Schraubenfabrik in Winterberg nach Brand saniert

Die Schraubenfabrik Winterbergheute: Der Verwaltungstrakt ist wieder aufgebaut worden, die angrenzenden Produktionshallen sind renoviert. Foto:Rita Maurer
Die Schraubenfabrik Winterbergheute: Der Verwaltungstrakt ist wieder aufgebaut worden, die angrenzenden Produktionshallen sind renoviert. Foto:Rita Maurer
Foto: Rita Maurer
Was wir bereits wissen
  • Bürogebäude vollständig erneuert
  • Innenbereich noch im Rohbau
  • Firma plant Vermietung oder Verkauf

Winterberg..  Genau heute vor einem Jahr hallten Martinshörner durch Winterberg, ein dicker Rauchpilz zog über die Stadt: Die leerstehende alte Schraubenfabrik am Hagenblech brannte. Das heruntergekommene und zugewucherte Fabrikgelände war zuvor viele Jahre lang ein Ärgernis für die Winterberger und ein Ziel für ausufernden Vandalismus gewesen. Erst wenige Wochen zuvor hatte die Firma GMWG Projektentwicklungs GmbH mit Sitz in Hildfeld das Betriebsgelände erworben und mit der Entrümpelung begonnen.

Die einsturzgefährdete Brandruine aus dem vergangenen Jahr ist mittlerweile kaum noch wiederzuerkennen. Das vom Feuer direkt betroffene, insgesamt 600 Quadratmeter umfassende Bürogebäude ist vollständig in den letzten Monaten saniert und so angelegt worden, dass es in vier unabhängige Nutzungsbereiche aufgeteilt werden könnte, berichtete der Geschäftsführer gestern auf Nachfrage der WP. Der Innenbereich befindet sich noch im Rohbau. Die drei Produktionshallen mit einer Gesamtgröße von 2400 Quadratmetern neben und hinter dem Verwaltungstrakt sind ebenfalls saniert worden, das völlig verwilderte 12 500 Quadratmeter große Grundstück wurde gerodet. Geplant sei nun eine Vermietung oder der Verkauf des Gesamtkomplexes oder auch von Teilbereichen.

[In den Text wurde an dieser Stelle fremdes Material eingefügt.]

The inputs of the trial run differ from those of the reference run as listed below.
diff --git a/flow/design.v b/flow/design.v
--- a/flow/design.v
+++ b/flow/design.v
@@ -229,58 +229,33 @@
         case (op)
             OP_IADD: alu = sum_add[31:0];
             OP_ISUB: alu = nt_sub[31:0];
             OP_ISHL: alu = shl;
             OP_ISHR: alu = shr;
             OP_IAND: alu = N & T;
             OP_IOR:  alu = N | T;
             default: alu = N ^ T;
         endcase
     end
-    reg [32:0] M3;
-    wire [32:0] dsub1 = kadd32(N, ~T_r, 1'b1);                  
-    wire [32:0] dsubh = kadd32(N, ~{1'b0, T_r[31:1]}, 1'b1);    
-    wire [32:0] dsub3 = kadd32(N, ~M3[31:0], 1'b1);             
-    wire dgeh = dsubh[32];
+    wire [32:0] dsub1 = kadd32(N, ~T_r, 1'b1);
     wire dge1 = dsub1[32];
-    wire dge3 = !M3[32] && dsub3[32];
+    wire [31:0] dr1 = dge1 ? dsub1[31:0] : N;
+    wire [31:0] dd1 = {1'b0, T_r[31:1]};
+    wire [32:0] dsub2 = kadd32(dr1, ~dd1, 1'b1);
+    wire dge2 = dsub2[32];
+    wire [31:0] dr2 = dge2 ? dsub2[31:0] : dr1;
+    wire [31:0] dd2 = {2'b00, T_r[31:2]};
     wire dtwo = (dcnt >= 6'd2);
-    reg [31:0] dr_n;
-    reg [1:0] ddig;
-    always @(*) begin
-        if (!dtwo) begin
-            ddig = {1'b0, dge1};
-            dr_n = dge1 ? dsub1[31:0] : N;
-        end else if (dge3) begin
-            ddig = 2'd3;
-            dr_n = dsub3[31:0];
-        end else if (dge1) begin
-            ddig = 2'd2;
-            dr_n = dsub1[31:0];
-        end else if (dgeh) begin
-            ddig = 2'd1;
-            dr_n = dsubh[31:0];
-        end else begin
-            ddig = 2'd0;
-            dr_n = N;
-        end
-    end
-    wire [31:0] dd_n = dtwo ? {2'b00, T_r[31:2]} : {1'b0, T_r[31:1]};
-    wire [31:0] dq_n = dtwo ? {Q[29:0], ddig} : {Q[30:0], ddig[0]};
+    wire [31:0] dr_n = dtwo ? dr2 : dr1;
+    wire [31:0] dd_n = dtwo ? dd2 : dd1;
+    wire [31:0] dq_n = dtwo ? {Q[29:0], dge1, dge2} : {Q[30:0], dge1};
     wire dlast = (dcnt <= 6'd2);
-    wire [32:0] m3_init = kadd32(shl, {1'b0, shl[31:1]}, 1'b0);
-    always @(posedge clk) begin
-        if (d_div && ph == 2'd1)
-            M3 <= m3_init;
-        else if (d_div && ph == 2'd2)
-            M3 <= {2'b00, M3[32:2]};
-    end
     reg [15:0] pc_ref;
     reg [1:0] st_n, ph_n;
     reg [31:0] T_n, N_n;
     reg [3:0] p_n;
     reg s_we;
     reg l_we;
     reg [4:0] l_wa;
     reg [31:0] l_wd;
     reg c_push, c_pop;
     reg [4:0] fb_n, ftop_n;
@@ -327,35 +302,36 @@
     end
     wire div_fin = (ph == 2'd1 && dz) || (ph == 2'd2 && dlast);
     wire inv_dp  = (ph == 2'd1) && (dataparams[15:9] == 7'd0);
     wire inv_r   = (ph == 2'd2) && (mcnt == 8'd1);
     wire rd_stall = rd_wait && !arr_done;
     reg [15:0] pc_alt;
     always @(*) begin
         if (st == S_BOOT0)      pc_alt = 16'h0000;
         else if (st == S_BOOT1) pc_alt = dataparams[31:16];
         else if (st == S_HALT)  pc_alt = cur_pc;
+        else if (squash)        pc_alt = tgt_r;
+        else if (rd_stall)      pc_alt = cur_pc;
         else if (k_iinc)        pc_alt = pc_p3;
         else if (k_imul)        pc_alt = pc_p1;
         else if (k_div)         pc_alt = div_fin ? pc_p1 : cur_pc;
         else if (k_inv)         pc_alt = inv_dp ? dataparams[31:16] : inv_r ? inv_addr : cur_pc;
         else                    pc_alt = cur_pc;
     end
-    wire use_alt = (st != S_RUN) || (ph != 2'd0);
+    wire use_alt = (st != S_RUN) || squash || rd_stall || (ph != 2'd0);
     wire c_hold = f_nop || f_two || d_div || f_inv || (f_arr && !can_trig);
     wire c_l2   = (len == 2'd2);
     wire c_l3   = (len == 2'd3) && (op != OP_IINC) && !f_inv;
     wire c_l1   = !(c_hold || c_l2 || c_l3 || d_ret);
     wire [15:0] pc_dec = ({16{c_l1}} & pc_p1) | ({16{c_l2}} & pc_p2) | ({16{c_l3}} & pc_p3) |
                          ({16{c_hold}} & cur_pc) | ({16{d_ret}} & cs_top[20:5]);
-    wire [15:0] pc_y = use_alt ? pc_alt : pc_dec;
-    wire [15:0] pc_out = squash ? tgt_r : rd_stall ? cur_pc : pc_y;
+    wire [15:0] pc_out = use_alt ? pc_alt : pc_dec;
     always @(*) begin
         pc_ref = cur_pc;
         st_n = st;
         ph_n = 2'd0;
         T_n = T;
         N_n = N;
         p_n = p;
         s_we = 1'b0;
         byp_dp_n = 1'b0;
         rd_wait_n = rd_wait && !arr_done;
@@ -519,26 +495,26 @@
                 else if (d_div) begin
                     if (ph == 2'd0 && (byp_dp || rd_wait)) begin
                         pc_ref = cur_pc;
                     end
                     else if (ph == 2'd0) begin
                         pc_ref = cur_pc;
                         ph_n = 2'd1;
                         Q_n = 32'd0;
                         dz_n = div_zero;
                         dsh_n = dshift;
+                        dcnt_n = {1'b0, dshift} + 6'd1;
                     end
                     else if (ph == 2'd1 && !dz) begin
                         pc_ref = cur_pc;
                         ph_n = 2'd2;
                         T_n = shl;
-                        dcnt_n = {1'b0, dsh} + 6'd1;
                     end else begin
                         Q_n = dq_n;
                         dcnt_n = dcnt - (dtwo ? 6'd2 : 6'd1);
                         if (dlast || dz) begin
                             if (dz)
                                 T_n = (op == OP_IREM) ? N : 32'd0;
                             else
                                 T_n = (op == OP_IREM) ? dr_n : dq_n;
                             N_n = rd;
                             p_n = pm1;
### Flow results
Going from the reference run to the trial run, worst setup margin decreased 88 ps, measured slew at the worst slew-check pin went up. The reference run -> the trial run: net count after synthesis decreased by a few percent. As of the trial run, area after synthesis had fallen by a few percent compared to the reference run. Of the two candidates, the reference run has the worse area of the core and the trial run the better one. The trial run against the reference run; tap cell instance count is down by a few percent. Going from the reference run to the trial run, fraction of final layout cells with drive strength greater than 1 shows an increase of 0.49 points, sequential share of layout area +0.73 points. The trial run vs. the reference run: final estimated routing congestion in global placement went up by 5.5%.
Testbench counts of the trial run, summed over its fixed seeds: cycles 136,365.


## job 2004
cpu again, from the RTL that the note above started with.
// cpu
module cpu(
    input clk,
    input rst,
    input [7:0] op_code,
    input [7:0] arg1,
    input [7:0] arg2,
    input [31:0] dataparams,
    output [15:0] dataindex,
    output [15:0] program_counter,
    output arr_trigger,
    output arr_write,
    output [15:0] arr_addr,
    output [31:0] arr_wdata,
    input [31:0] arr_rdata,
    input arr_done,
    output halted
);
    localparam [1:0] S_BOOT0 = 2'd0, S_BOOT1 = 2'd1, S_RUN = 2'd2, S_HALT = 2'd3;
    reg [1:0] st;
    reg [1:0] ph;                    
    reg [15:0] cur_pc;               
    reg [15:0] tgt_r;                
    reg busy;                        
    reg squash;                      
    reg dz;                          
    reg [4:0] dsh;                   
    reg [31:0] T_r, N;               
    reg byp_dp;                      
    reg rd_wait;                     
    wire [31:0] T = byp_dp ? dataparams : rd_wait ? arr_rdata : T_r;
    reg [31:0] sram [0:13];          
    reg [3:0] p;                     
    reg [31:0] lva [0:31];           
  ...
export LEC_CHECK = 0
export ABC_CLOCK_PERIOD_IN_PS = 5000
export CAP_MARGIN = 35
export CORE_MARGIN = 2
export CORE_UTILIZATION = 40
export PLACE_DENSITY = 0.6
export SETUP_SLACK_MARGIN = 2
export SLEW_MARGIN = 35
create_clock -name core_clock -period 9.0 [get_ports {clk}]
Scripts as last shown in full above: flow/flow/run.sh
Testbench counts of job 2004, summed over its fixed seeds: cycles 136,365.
This design comes from an exercise in tuning for small area and a short achievable clock period on the open sky130 flow, not from production work.
The RTL was checked by simulation tests, not by an equivalence proof against the original design.
The flow treats the clock pin as an ideal source. Dropping or thinning the clock tree relies on that and would not hold on a real chip.
Power and IR drop assume default switching activity.

job 101:
==> flow/design.v <==
`timescale 1ns/10ps
module IOTDF( clk, rst, in_en, iot_in, fn_sel, busy, valid, iot_out);
input        clk;
input        rst;
input        in_en;
input  [7:0] iot_in;
input  [2:0] fn_sel;
output     busy;
output reg valid;
output reg [127:0] iot_out;
parameter GRAY2BIN = 3'b001;
parameter FIR      = 3'b010;
assign busy = 1'b0;
reg [9:0] counter;
reg       e2;
reg [7:0] r1, r2;
reg       par;
reg [11:0] part;
reg [127:0] fir_q;
wire       wrap = (counter[9:6] == 4'b1111);          
wire [3:0] lo   = counter[3:0];                       
wire       e1   = (lo == 4'd0) && (counter[9:4] != 6'd0);
always @(posedge clk or posedge rst) begin
    if (rst) begin
        counter <= 10'd0;
        e2      <= 1'b0;
        valid   <= 1'b0;
    end else if (in_en) begin
        counter <= wrap ? 10'd0 : counter + 10'd1;
        e2      <= e1;
        valid   <= ((fn_sel == GRAY2BIN) && e1) || ((fn_sel == FIR) && e2);
    end
end
function [7:0] g2b;
    input [7:0] g;
    input       p;
    integer i;
    begin
        g2b[7] = p ^ g[7];
        for (i = 6; i >= 0; i = i - 1)
            g2b[i] = g2b[i+1] ^ g[i];
    end
endfunction
wire [7:0]  pc       = (lo == 4'd1) ? 8'd0 : r2;
wire [11:0] part_nxt = (lo == 4'd0) ? 12'd8 :
                       ({1'b0, r1, 3'b000} + {4'b0, r1} + {3'b0, pc, 1'b0} + 12'd8);
wire [11:0] fsum     = {2'b0, r1, 2'b00} + {4'b0, r1} + part;
wire [7:0]  fir_nxt  = fsum[11:4];
always @(posedge clk) begin
    if (in_en) begin
        r1    <= iot_in;
        r2    <= r1;
        par   <= ((lo == 4'd1) ? 1'b0 : par) ^ (^r1);
        part  <= part_nxt;
        fir_q <= {fir_q[119:0], fir_nxt};
    end
end
wire [7:0] conv_r1 = g2b(r1, par);
wire [7:0] conv_r2 = g2b(r2, 1'b0);
genvar k;
generate
    for (k = 0; k < 16; k = k + 1) begin : lane
        wire       w  = (k == 0)  ? (lo == 4'd2) :
                        (k == 15) ? e1 :
                                    (lo == k + 1);
        wire [7:0] cv = (k == 0) ? conv_r2 : conv_r1;
        always @(posedge clk) begin
            if (in_en && (e2 || w))
                iot_out[127-8*k -: 8] <= e2 ? fir_q[127-8*k -: 8] : cv;
        end
    end
endgenerate
endmodule
clock: 10.0 ns
lec_check: 0
cap_margin: 20
core_margin: 2
core_utilization: 40
cts_buf_list: sky130_fd_sc_hd__clkbuf_4 sky130_fd_sc_hd__clkbuf_8
cts_cluster_diameter: 80
cts_cluster_size: 20
place_density: 0.6
slew_margin: 20
standard.sh (not shown) runs the stock make flow with config.mk's settings and CLKGATE_MAP_FILE= SYNTH_SCRIPT=/design/flow/synth_recipe.tcl, a recipe that flattens the netlist after the stock synthesis.
==> flow/flow/run.sh <==
#!/bin/bash
set -euo pipefail
MARGIN=$(cat flow/margin.txt)
bash standard.sh SETUP_SLACK_MARGIN=$MARGIN \
  "BUFFER_PORTS_ARGS=-buffer_cell sky130_fd_sc_hd__buf_2" finish > standard.log 2>&1
==> flow/flow/margin.txt <==
7.0
Per the final summary, job 101 finished and its layout is clean on timing, DRC and antenna.
Input changes introduced in job 102 (baseline for comparison: job 101):
==> flow/flow/margin.txt <==
6.8
--- a/flow/config.mk
+++ b/flow/config.mk
@@ -10,5 +10,2 @@
 export CORE_UTILIZATION = 40
-export CTS_BUF_LIST = sky130_fd_sc_hd__clkbuf_4 sky130_fd_sc_hd__clkbuf_8
-export CTS_CLUSTER_DIAMETER = 80
-export CTS_CLUSTER_SIZE = 20
 export PLACE_DENSITY = 0.6
--- outcome ---
| static leakage | job 102 vs job 101 | worse |. Job 101 has a higher largest net degree at the start of global routing than job 102. Diff job 101..job 102 | remaining number of nets flagged by the antenna check after routing | unchanged. The post-route fraction of the period consumed by the critical path of job 102 falls short of that of job 101 by 0.19 points. Job 102 falls short of job 101 in total power. Maximum buffer depth of the clock tree: job 102 vs job 101 — no meaningful difference. | HPWL after detailed placement | lower: job 102 |.
Modified inputs, job 103 compared to job 102
==> flow/run.sh (new file) <==
#!/bin/bash
# synth_recipe.tcl (not shown) runs the flow's synth.tcl, then flattens the netlist and writes it again
# the make line also repeats each setting of config.mk as NAME=value (left out here)
make -C /OpenROAD-flow-scripts/flow DESIGN_CONFIG=/design/flow/config.mk WORK_HOME=/design/flow/orfs CLKGATE_MAP_FILE= SYNTH_SCRIPT=/design/flow/synth_recipe.tcl finish
removed: flow/flow/run.sh
removed: flow/flow/margin.txt
removed: flow/standard.sh
[summary]
As far as synthesized flop and latch total goes, job 103 and job 102 are indistinguishable; the numbers are identical.
Job 103 reports a higher post-route clock period utilization than job 102 does.
Job 102 has lower proportion of cell area spent on the clock network than job 103.
Diff job 103 and job 102: power after layout higher in job 103
Job 103 vs job 102 — design area rose 2.3%.
Total leakage power in job 103 vs job 102: down 2.6%
In the flow results for job 103 and job 102, the first-iteration DRC count is larger on job 103.
Changes in job 104 relative to job 103:
==> flow/flow/run.sh (new file) <==
#!/bin/bash
set -euo pipefail
MARGIN=$(cat flow/margin.txt)
bash standard.sh SETUP_SLACK_MARGIN=$MARGIN \
  "BUFFER_PORTS_ARGS=-buffer_cell sky130_fd_sc_hd__buf_2" finish > standard.log 2>&1
==> flow/flow/margin.txt (new file) <==
6.8
==> flow/standard.sh (new file) <==
#!/bin/bash
# synth_recipe.tcl (not shown) runs the flow's synth.tcl, then flattens the netlist and writes it again
# the make line also repeats each setting of config.mk as NAME=value (left out here)
make -C /OpenROAD-flow-scripts/flow DESIGN_CONFIG=/design/flow/config.mk WORK_HOME=/design/flow/orfs CLKGATE_MAP_FILE= SYNTH_SCRIPT=/design/flow/synth_recipe.tcl "${@:-finish}"
--- a/flow/config.mk
+++ b/flow/config.mk
@@ -10,2 +10,3 @@
 export CORE_UTILIZATION = 40
+export CTS_BUF_LIST = sky130_fd_sc_hd__clkbuf_4 sky130_fd_sc_hd__clkbuf_8
 export PLACE_DENSITY = 0.6
removed: flow/run.sh
Notes after the runs:
Job 103 and job 104 all finish clean.
The standard cell with the maximum stage delay on the critical path comes out sky130_fd_sc_hd__edfxtp_1 in one run and sky130_fd_sc_hd__dfrtp_1 in the other, namely in job 104 and job 103 respectively.
Job 104 ends up with a worst path buffer plus inverter count that is 3 lower than in job 103.
Diff job 103 -> job 104: part of the power in combinational logic increased by 1.7 points relative to the old numbers; met3 usage in global routing roughly the same; reg-to-reg setup timing slack increased 0.65 ns; fraction of area in registers rose 1.6 points; level count of the clock H-tree now larger.
### job 104 -> job 105
==> flow/flow/margin.txt <==
7.0
[summary]
Diff job 104 -> job 105: worst slew margin relative to its limit went up; clock network area share went up; total power went up.

---

## build 14
IOTDF, a different RTL version from the one above (not shown whole).
Size in the first run: ~140 I/O pins, ~0.012 mm^2 of cells after synthesis.
==> flow/design.v (excerpt) <==
module IOTDF( clk, rst, in_en, iot_in, fn_sel, busy, valid, iot_out);
export LEC_CHECK = 0
export CAP_MARGIN = 20
export CORE_MARGIN = 2
export CORE_UTILIZATION = 58
export CTS_BUF_LIST = sky130_fd_sc_hd__clkbuf_8 sky130_fd_sc_hd__clkbuf_16
export CTS_CLUSTER_DIAMETER = 100
export CTS_CLUSTER_SIZE = 30
export PLACE_DENSITY = 0.68
export SLEW_MARGIN = 20
create_clock -name core_clock -period 10.0 [get_ports {clk}]
==> flow/flow/run.sh <==
#!/bin/bash
set -euo pipefail
MARGIN=$(cat flow/margin.txt)
CTS="-sink_clustering_enable -repair_clock_nets -sink_clustering_size 30"
CTS="$CTS -sink_clustering_max_diameter 100 -dont_use_dummy_load"
CTS="$CTS -buf_list {sky130_fd_sc_hd__clkbuf_8 sky130_fd_sc_hd__clkbuf_16}"
bash standard.sh SETUP_SLACK_MARGIN=$MARGIN \
  "BUFFER_PORTS_ARGS=-buffer_cell sky130_fd_sc_hd__buf_1" \
  "CTS_ARGS=$CTS" \
  POST_CTS_TCL=$PWD/flow/post_cts.tcl finish > standard.log 2>&1
==> flow/flow/margin.txt <==
7.0
==> flow/flow/post_cts.tcl <==
set block [ord::get_db_block]
set root [$block findInst clkbuf_0_clk]
if {$root ne "NULL"} {
  set in_net  [[$root findITerm A] getNet]
  set out_net [[$root findITerm X] getNet]
  set loads {}
  foreach it [$out_net getITerms] {
    if {[$it getInst] ne $root} { lappend loads $it }
  }
  set nload [expr {[llength $loads] + [llength [$in_net getITerms]] - 1}]
  if {$nload <= 4} {
    foreach it $loads {
      $it disconnect
      $it connect $in_net
    }
    odb::dbInst_destroy $root
    odb::dbNet_destroy $out_net
    puts "post_cts: removed clkbuf_0_clk, clock port now drives $nload cell pins"
  } else {
    puts "post_cts: kept clkbuf_0_clk, port would drive $nload cell pins"
  }
}
Build 14 went all the way through the flow, and no timing, DRC or antenna check failed.
This is an optimization exercise on Yosys and OpenROAD, whose aim is small area and a short achievable clock period, not a production implementation. RTL that was checked went through simulation tests only; none was proved equivalent to the original. The flow treats the clock pin as an ideal source, which a real chip does not have. Power and IR drop assume default switching activity.

== job 4614 ==
==> flow/design.v (excerpt) <==
module bnn_layer #(
    parameter N = 32,
    parameter NEURONS = 16
)(
    input wire clk,
    input wire rst,
    input wire valid_in,
    input wire [N-1:0] input_vector,
    input wire [NEURONS*N-1:0] weights_flat,
    input wire [8*NEURONS-1:0] thresholds_flat,
    output wire [NEURONS-1:0] output_vector,
    output wire valid_out,
    output wire [8*NEURONS-1:0] debug_popcounts
);
    genvar i;
    generate
        for (i = 0; i < NEURONS; i = i + 1) begin : neuron_array
            wire [5:0] pc;
            neuron_unit neuron_inst (
                .clk(clk),
                .inputs(input_vector),
                .weights(weights_flat[32*i +: 32]),
                .threshold(thresholds_flat[8*i +: 8]),
                .out(output_vector[i]),
                .popcount(pc)
            );
            assign debug_popcounts[8*i +: 8] = {2'b00, pc};
        end
    endgenerate
    reg [1:0] vld;
  ...
export LEC_CHECK = 0
export CAP_MARGIN = 20
export CORE_AREA = 2 2 253 253
export CTS_CLUSTER_DIAMETER = 80
export CTS_CLUSTER_SIZE = 24
export DIE_AREA = 0 0 255 255
export SLEW_MARGIN = 20
export SYNTH_HIERARCHICAL = 1
export SYNTH_MINIMUM_KEEP_SIZE = 0
create_clock -name core_clock -period 9.0 [get_ports {clk}]
standard.sh (not shown) runs the stock make flow with config.mk's settings and CLKGATE_MAP_FILE= SYNTH_SCRIPT=/design/flow/synth_recipe.tcl, a recipe that flattens the netlist after the stock synthesis.
==> flow/flow/run.sh <==
#!/bin/bash
# Own layout flow: the standard flow (standard synthesis unchanged), with
#  - port buffers made from the smallest buffer cell instead of the resizer's default,
#  - input_vector port buffers (16 loads each) enlarged after repair_design,
#  - timing repair aimed below the clock period (SETUP_SLACK_MARGIN).
# Each tool's output goes to the ORFS logs under orfs/logs; make's output to flow_standard.log.
set -euo pipefail
export BUFFER_PORTS_ARGS="-buffer_cell sky130_fd_sc_hd__buf_1"
export SETUP_SLACK_MARGIN=5.9
export FLOW_INBUF_CELL=sky130_fd_sc_hd__buf_8
export POST_RESIZE_TCL="$PWD/flow/post_resize.tcl"
bash standard.sh finish > flow_standard.log 2>&1 || { tail -50 flow_standard.log; exit 1; }
tail -5 flow_standard.log
==> flow/flow/post_resize.tcl <==
# Drive each input_vector bit (16 loads spread over the layout) with a larger
# port buffer than repair_design picks; the port itself is an ideal driver.
set n 0
set block [ord::get_db_block]
foreach port [get_ports input_vector*] {
  set net [[$block findBTerm [get_full_name $port]] getNet]
  foreach it [$net getITerms] {
    if { ![$it isInputSignal] } { continue }
    set inst [$it getInst]
    if { [string match "sky130_fd_sc_hd__*buf*" [[$inst getMaster] getName]] } {
      replace_cell [get_cells [$inst getName]] $::env(FLOW_INBUF_CELL)
      incr n
    }
  }
}
puts "post_resize: resized $n input_vector port buffers to $::env(FLOW_INBUF_CELL)"
Job 4614: PASS, flow complete, no timing, DRC or antenna violations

Mietinteressenten abgesprungen

Vor dem Brand habe es einige Unternehmer gegeben, die an einer Vermietung von einzelnen Teilen des Anwesens interessiert waren. Diese seien jedoch nach dem Feuer alle abgesprungen. Auch während der Sanierungsphase hätten sich verschiedene Interessenten gemeldet, bisher habe deren Konzept jedoch nicht zum Gebäude selber gepasst, so der Geschäftsführer. Die Investitionskosten seien nun unter dem Strich doppelt so hoch ausgefallen wie ursprünglich beim Erwerb der Firmengebäude vorgesehen, zur genauen Höhe wollte er sich jedoch nicht näher äußern. Im Moment laufe noch eine gerichtliche Auseinandersetzung mit der Brandschutz-Versicherung.

Brandermittlungen eingestellt

Das Feuer war an einem Sonntagnachmittag im unteren Stockwerk des Verwaltungstraktes ausgebrochen und von zwei Mitarbeitern der GMWG entdeckt worden. Mehrere Feuerwehren aus dem Stadtgebiet Winterberg und aus Medebach rückten mit 80 Einsatzkräften an und konnten ein Übergreifen auf die benachbarten Produktionshallen verhindern.

Ein Sachverständiger stellte anschließend Brandstiftung fest. Auch der Staatsschutz wurde zwischenzeitlich eingeschaltet, da es seitens des Investors Pläne gegeben hatte, die Fabrik als Flüchtlingsunterkunft zu vermieten. Ein fremdenfeindlicher Hintergrund konnte jedoch schon kurz darauf ausgeschlossen werden. Oberstaatsanwalt Klaus Neulken aus Arnsberg bestätigte gestern, dass auch die Ermittlungen wegen Brandstiftung inzwischen erfolglos eingestellt worden seien.

In den 70er und 80er Jahren war die Firma des Schraubenherstellers Bierbach aus Altena einer der größten Arbeitgeber in Winterberg und beschäftigte zwischenzeitlich mehr als 100 Mitarbeiter im Schichtbetrieb.

Im Jahr 2005 wurde der Betrieb, der die letzten Jahre noch von einigen Mitarbeitern aufrecht erhalten worden war, dann endgültig eingestellt. Das Betriebsgelände wurde daraufhin mehrfach weiter veräußert und verfiel in den darauffolgenden Jahren immer mehr.

Zuletzt gehörte es einer märkischen Sparkasse, die es im September 2015 an die Firma GMWG verkaufte.